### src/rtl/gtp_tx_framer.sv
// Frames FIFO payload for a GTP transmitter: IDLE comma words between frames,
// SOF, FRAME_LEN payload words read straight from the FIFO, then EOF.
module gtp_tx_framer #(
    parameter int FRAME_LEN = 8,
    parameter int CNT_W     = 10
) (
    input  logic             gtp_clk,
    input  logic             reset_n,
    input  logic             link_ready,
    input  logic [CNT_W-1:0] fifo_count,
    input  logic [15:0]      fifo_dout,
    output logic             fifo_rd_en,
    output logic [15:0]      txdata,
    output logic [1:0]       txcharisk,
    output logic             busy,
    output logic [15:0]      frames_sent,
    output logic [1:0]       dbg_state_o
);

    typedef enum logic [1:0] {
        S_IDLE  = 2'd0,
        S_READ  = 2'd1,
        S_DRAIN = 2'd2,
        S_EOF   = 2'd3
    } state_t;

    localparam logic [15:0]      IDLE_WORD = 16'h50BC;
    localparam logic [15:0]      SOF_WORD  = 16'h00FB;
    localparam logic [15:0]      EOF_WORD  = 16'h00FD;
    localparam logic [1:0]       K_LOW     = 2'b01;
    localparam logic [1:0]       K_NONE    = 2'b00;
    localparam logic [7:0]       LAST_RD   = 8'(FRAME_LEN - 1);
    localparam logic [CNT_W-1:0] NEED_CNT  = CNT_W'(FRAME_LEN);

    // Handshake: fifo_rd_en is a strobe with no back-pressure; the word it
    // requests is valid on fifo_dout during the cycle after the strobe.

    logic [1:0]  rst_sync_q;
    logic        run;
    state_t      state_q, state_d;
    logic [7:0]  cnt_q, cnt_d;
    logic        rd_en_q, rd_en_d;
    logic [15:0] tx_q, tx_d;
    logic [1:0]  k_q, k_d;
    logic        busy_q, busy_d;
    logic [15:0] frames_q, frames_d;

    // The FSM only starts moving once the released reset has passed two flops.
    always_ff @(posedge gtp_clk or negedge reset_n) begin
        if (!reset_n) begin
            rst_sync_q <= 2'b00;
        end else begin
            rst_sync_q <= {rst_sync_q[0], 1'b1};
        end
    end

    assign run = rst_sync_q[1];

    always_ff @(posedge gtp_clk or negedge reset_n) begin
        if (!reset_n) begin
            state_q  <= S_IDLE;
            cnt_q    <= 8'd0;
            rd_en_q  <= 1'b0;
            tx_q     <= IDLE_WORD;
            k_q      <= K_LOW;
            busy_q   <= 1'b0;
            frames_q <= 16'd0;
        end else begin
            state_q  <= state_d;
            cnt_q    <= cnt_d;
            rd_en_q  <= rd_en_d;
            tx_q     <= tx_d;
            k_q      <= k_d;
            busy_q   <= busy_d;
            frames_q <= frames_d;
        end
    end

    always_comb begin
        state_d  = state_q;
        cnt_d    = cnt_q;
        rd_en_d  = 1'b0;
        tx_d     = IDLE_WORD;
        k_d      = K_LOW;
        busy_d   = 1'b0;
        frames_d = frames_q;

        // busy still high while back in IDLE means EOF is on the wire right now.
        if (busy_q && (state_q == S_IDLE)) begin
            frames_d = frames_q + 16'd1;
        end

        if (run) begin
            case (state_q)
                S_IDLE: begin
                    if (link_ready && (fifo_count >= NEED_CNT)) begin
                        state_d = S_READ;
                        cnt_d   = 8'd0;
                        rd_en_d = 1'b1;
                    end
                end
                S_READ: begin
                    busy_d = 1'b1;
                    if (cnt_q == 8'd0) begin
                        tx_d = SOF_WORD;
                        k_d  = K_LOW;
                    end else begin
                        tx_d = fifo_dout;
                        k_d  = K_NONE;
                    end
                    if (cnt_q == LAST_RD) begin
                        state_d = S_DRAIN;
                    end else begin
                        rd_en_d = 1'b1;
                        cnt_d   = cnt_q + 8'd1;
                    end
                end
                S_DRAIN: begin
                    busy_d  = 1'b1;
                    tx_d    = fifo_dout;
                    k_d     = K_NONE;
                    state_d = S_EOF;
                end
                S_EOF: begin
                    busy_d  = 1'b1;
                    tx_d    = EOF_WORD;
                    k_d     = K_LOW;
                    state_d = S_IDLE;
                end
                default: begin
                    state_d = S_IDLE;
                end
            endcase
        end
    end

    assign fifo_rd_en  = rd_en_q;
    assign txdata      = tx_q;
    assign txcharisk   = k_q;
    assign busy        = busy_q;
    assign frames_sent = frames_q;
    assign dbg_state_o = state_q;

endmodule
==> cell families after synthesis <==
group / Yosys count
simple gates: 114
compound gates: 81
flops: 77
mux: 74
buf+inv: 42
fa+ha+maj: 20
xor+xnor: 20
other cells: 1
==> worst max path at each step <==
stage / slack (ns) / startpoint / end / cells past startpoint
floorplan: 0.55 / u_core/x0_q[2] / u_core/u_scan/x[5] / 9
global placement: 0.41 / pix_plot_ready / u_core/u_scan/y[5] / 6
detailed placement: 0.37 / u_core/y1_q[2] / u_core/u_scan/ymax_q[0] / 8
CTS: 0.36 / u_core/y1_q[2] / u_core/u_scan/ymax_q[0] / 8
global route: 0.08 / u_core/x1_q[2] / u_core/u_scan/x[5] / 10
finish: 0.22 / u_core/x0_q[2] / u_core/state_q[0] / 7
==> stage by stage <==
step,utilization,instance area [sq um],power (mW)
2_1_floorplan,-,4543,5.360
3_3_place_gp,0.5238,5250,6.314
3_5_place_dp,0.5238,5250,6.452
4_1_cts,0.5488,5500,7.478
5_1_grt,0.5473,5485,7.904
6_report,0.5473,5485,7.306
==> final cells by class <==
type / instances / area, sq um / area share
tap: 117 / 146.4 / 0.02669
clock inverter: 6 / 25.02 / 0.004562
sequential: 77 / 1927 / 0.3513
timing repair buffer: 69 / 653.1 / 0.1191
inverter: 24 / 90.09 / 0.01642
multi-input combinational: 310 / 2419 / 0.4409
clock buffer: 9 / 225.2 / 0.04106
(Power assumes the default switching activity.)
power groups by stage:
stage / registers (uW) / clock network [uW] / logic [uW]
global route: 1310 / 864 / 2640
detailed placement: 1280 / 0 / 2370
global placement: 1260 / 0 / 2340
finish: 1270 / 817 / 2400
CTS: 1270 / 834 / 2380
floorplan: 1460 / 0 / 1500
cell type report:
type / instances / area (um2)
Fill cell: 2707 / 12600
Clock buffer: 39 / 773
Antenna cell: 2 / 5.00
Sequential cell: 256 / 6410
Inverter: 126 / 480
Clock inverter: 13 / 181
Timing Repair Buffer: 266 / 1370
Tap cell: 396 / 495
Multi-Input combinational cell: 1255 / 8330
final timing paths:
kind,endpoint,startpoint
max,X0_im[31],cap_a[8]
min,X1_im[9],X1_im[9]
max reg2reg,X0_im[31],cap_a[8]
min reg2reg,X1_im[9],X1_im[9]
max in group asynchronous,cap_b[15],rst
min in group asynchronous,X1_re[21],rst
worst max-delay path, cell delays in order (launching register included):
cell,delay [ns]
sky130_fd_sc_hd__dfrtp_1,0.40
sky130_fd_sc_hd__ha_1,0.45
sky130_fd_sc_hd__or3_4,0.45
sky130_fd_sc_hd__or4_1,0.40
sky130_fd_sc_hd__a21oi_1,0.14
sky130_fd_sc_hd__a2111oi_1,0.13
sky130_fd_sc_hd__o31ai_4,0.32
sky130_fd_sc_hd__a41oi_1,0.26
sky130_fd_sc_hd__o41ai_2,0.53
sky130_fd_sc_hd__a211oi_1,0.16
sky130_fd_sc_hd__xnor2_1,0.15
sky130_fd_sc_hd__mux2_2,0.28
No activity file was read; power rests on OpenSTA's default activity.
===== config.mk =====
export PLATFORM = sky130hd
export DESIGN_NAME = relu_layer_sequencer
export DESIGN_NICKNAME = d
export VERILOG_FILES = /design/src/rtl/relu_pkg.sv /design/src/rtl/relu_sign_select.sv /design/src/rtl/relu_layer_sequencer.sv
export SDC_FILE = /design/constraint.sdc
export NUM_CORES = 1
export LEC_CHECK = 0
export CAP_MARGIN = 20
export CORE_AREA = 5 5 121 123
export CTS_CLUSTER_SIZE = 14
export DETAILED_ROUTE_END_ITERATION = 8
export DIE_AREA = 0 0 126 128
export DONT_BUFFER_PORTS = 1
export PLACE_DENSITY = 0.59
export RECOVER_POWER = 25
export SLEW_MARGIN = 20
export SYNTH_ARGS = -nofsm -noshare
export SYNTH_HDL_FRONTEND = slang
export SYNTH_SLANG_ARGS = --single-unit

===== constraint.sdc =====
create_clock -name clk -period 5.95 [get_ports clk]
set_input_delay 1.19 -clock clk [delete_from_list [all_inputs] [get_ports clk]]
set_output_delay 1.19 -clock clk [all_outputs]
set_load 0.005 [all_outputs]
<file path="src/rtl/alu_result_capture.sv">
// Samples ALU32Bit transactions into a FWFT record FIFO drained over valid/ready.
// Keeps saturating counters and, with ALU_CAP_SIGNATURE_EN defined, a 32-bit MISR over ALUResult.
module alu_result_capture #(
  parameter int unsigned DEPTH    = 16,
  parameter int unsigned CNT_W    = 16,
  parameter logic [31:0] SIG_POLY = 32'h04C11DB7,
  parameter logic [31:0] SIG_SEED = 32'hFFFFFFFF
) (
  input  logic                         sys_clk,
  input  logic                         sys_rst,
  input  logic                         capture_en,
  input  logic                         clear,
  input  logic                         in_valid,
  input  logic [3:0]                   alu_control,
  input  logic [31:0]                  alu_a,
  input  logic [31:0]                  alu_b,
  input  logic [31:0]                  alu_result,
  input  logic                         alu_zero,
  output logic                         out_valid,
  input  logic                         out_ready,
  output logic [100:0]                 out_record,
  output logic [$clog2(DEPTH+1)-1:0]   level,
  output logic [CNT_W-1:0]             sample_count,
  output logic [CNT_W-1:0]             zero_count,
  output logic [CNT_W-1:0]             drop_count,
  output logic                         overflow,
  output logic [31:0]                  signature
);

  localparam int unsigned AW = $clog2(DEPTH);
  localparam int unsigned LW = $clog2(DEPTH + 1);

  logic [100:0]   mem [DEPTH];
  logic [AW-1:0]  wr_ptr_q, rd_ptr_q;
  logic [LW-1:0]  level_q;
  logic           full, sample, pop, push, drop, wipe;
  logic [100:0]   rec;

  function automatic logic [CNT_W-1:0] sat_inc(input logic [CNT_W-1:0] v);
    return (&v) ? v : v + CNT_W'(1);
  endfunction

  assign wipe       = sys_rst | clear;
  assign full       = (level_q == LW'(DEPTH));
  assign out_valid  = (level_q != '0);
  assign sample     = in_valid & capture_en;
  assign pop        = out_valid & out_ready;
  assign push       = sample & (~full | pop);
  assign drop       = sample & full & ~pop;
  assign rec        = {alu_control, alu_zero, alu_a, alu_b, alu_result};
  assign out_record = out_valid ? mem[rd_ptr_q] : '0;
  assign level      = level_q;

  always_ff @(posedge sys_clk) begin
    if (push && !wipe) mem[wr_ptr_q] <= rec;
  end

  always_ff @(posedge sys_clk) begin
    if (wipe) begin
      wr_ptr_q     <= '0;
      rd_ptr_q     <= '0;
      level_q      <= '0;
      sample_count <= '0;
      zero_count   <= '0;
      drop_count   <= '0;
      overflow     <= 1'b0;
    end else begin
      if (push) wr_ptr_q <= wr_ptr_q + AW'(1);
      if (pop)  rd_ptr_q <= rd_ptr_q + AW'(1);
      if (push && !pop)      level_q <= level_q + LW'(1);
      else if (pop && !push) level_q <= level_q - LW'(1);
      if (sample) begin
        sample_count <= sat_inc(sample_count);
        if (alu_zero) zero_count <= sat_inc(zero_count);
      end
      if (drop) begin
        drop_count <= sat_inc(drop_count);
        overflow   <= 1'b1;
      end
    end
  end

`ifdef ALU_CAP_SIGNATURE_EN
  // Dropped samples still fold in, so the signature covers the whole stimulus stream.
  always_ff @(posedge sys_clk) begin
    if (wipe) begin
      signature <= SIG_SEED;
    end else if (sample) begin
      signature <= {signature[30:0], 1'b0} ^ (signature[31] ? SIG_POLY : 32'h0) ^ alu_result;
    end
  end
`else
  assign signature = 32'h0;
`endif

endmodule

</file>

——

● **Your objective**
Copy out the lines above exactly, beginning at the one that contains "multi-input combinational: 310" and ending at the one that contains "sky130_fd_sc_hd__mux2_2,0.28".

● **Written response**
multi-input combinational: 310 / 2419 / 0.4409
clock buffer: 9 / 225.2 / 0.04106
(Power assumes the default switching activity.)
power groups by stage:
stage / registers (uW) / clock network [uW] / logic [uW]
global route: 1310 / 864 / 2640
detailed placement: 1280 / 0 / 2370
global placement: 1260 / 0 / 2340
finish: 1270 / 817 / 2400
CTS: 1270 / 834 / 2380
floorplan: 1460 / 0 / 1500
cell type report:
type / instances / area (um2)
Fill cell: 2707 / 12600
Clock buffer: 39 / 773
Antenna cell: 2 / 5.00
Sequential cell: 256 / 6410
Inverter: 126 / 480
Clock inverter: 13 / 181
Timing Repair Buffer: 266 / 1370
Tap cell: 396 / 495
Multi-Input combinational cell: 1255 / 8330
final timing paths:
kind,endpoint,startpoint
max,X0_im[31],cap_a[8]
min,X1_im[9],X1_im[9]
max reg2reg,X0_im[31],cap_a[8]
min reg2reg,X1_im[9],X1_im[9]
max in group asynchronous,cap_b[15],rst
min in group asynchronous,X1_re[21],rst
worst max-delay path, cell delays in order (launching register included):
cell,delay [ns]
sky130_fd_sc_hd__dfrtp_1,0.40
sky130_fd_sc_hd__ha_1,0.45
sky130_fd_sc_hd__or3_4,0.45
sky130_fd_sc_hd__or4_1,0.40
sky130_fd_sc_hd__a21oi_1,0.14
sky130_fd_sc_hd__a2111oi_1,0.13
sky130_fd_sc_hd__o31ai_4,0.32
sky130_fd_sc_hd__a41oi_1,0.26
sky130_fd_sc_hd__o41ai_2,0.53
sky130_fd_sc_hd__a211oi_1,0.16
sky130_fd_sc_hd__xnor2_1,0.15
sky130_fd_sc_hd__mux2_2,0.28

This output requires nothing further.